The Manning mini-cycle
On Sept. 9, Giants quarterback Eli Manning suffered a shoulder injury in the last quarter of the season opener against the Cowboys. The next day on "Monday Night Countdown," Chris Mortensen reported on the severity of the injury, saying, "There are two sides to this story." The Giants and Eli Manning were saying that the injury was minor, a contusion, and that Eli was likely to start the next Sunday. Mortensen's sources, however, said that it was a separated shoulder and that Manning would be out for at least a month. Mortensen stood behind his unnamed sources. ESPN stood behind Mortensen. Manning's medical status became "a controversy" in news stories throughout the week.
Mortensen, a veteran reporter with an impressive track record of being first and being right, had fallen into the opinion trap. Rather than reporting a divergence of medical opinion, which time and further assessment would clarify, Mortensen created a controversy with two sides that required stance taking. To his credit, when Manning was back in the pocket within a week, Mortensen went back on "Monday Night Countdown" to discuss how he had gotten it wrong. ESPN.com acknowledged the mistake forthrightly. Vince Doria, ESPN's senior vice president and director of news, issued a memo on how to handle injury reports properly in the future. A lesson was learned or, more exactly, remembered.
There are a lot of prices to pay for opinion-driven sports journalism -- capriciously tarnished reputations and careers, close-mouthed athletes and coaches protecting themselves by letting only the occasional bland cliché slip past their lips, fan rage at the media and, last but not least, the diversion of resources and reward from news reporting, which gradually undermines the very practice of journalism at its best.
Evolution
With these concerns in mind, I spoke with Norby Williamson, ESPN executive vice president of production, about two new ESPN initiatives -- the launch of "E:60," a weekly prime-time one-hour newsmagazine that will air for the first time Oct. 16, and the recently announced formation of an enterprise unit to coordinate investigative and long-form reporting projects across all ESPN's platforms.
Did this, I asked, represent a course correction?

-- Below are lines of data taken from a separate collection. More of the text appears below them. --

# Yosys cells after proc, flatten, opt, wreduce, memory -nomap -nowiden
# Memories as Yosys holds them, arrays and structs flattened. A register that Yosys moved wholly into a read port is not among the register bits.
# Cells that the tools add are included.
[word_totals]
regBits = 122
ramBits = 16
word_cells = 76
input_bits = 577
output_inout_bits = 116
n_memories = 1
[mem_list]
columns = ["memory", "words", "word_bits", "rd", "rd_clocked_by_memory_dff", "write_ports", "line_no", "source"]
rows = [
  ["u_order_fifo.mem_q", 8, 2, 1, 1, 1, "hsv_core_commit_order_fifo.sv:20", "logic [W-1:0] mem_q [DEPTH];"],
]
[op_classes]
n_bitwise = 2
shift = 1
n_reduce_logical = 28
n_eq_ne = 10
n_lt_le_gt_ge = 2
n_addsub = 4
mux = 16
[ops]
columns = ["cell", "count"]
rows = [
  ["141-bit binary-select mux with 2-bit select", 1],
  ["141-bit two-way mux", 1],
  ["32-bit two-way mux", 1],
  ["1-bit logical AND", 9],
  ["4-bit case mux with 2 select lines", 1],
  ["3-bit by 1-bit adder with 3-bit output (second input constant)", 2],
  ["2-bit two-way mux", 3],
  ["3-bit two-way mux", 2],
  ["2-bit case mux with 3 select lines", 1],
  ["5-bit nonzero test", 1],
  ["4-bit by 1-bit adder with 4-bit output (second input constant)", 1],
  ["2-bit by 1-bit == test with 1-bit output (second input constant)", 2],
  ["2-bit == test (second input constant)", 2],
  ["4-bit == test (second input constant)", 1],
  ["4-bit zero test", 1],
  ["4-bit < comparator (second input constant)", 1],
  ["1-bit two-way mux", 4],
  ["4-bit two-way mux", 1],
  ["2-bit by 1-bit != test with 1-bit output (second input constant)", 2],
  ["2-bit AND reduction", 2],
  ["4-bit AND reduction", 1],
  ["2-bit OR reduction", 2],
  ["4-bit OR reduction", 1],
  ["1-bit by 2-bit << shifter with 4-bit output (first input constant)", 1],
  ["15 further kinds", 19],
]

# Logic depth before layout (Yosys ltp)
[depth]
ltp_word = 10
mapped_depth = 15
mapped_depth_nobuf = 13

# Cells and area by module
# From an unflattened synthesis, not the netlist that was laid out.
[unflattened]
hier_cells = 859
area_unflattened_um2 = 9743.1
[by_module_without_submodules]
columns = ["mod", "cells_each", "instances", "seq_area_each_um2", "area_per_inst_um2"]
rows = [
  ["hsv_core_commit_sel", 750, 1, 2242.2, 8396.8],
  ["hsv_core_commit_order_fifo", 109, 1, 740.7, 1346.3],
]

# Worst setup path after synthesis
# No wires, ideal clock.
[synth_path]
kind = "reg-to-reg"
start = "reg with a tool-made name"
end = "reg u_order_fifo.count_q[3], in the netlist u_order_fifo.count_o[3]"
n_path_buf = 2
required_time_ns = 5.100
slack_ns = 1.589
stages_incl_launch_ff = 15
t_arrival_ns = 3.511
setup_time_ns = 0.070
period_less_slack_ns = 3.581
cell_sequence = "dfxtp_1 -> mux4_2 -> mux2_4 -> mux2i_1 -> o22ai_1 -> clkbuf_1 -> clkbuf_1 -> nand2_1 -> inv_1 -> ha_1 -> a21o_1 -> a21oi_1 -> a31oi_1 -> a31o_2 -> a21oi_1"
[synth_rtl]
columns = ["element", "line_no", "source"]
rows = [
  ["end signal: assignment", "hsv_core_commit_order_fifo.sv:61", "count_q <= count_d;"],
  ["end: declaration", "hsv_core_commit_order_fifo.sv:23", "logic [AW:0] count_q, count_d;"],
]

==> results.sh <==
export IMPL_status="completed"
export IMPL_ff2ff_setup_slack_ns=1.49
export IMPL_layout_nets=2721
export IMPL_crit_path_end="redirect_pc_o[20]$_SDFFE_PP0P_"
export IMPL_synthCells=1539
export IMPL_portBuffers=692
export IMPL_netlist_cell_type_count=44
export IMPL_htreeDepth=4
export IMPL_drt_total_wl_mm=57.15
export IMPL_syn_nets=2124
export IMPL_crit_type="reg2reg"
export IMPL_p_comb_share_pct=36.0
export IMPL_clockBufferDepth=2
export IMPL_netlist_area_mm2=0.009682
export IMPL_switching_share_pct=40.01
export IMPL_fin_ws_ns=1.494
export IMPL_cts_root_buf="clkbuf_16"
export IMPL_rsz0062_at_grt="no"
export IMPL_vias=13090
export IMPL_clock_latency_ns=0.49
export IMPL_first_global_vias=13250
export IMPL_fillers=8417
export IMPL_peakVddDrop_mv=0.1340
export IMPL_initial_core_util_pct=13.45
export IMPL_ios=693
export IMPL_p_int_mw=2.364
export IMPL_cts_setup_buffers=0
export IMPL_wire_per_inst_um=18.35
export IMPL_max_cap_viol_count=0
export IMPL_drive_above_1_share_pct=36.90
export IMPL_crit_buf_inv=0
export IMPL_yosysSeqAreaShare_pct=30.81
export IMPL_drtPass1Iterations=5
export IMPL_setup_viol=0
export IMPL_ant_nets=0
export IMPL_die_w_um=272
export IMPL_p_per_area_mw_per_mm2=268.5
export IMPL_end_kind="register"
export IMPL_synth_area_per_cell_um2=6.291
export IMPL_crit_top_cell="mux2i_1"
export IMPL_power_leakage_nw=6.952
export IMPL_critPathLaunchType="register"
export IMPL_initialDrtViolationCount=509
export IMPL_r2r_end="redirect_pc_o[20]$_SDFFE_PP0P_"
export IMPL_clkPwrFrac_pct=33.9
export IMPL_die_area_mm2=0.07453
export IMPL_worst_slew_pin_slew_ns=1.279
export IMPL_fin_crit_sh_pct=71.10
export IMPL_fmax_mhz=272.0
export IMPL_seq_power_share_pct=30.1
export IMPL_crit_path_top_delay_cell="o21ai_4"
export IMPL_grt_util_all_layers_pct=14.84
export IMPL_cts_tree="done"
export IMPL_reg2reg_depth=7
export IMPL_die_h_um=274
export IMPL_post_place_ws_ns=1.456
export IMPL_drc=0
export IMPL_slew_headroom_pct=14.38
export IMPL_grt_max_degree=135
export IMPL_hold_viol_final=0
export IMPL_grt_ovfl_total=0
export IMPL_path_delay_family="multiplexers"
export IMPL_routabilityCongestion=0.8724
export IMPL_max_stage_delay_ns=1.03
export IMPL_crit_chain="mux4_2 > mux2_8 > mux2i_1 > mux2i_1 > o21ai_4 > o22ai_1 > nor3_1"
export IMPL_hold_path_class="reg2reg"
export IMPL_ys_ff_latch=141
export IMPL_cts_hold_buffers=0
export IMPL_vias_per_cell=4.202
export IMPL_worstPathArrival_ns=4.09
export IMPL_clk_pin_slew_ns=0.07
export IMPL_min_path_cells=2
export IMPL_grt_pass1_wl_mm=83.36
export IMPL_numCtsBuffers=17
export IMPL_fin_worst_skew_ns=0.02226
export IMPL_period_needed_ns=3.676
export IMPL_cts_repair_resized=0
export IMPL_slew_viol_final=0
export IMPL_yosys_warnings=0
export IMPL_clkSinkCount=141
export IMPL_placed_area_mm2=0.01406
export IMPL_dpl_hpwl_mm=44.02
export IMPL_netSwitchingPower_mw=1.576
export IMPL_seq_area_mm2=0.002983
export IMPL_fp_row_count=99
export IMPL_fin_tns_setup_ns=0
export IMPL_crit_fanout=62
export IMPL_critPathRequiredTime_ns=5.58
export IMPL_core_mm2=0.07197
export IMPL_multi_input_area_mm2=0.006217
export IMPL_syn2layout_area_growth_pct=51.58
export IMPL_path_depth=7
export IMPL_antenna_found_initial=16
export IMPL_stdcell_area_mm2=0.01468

"It's a refocusing of resources," Williamson said, "but it would be a mischaracterization for anyone to say ESPN feels like they have a journalism problem so now they are going to refocus. I think of it as the next evolution of the brand."
He talked about two previous evolutions.
"One was in the late '80s, when 'SportsCenter' evolved from scores and highlights to a news-gathering operation with reporting," Williamson said. "Then, in the early 2000s, we evolved 'SportsCenter' and news overall to inject debate, informed opinion, the things you have concern over. And I think if you look at our growth -- in terms of households, ratings, digital, radio -- we hit on something there. The challenge for us now is not to say the model we have now will be the model that continues to fuel us for the next two, three, five, 10 years.
"Opinion/debate will always be a key element," Williamson continued, "because it's sports, and I believe at the heart that's what people want and demand. But the question I have now is how dominant is that going to continue to be in driving the business? I don't know the answer to that, to be honest with you."
That puts the burden back on viewers and readers, who can vote with their remotes and clicks. My vote on opinion-driven journalism is in. If anyone thinks the point of this column is that we should all be nicer, that is not it. I hope ESPN hits the issues hard with reporting. Let opinion, however heated, arise from that.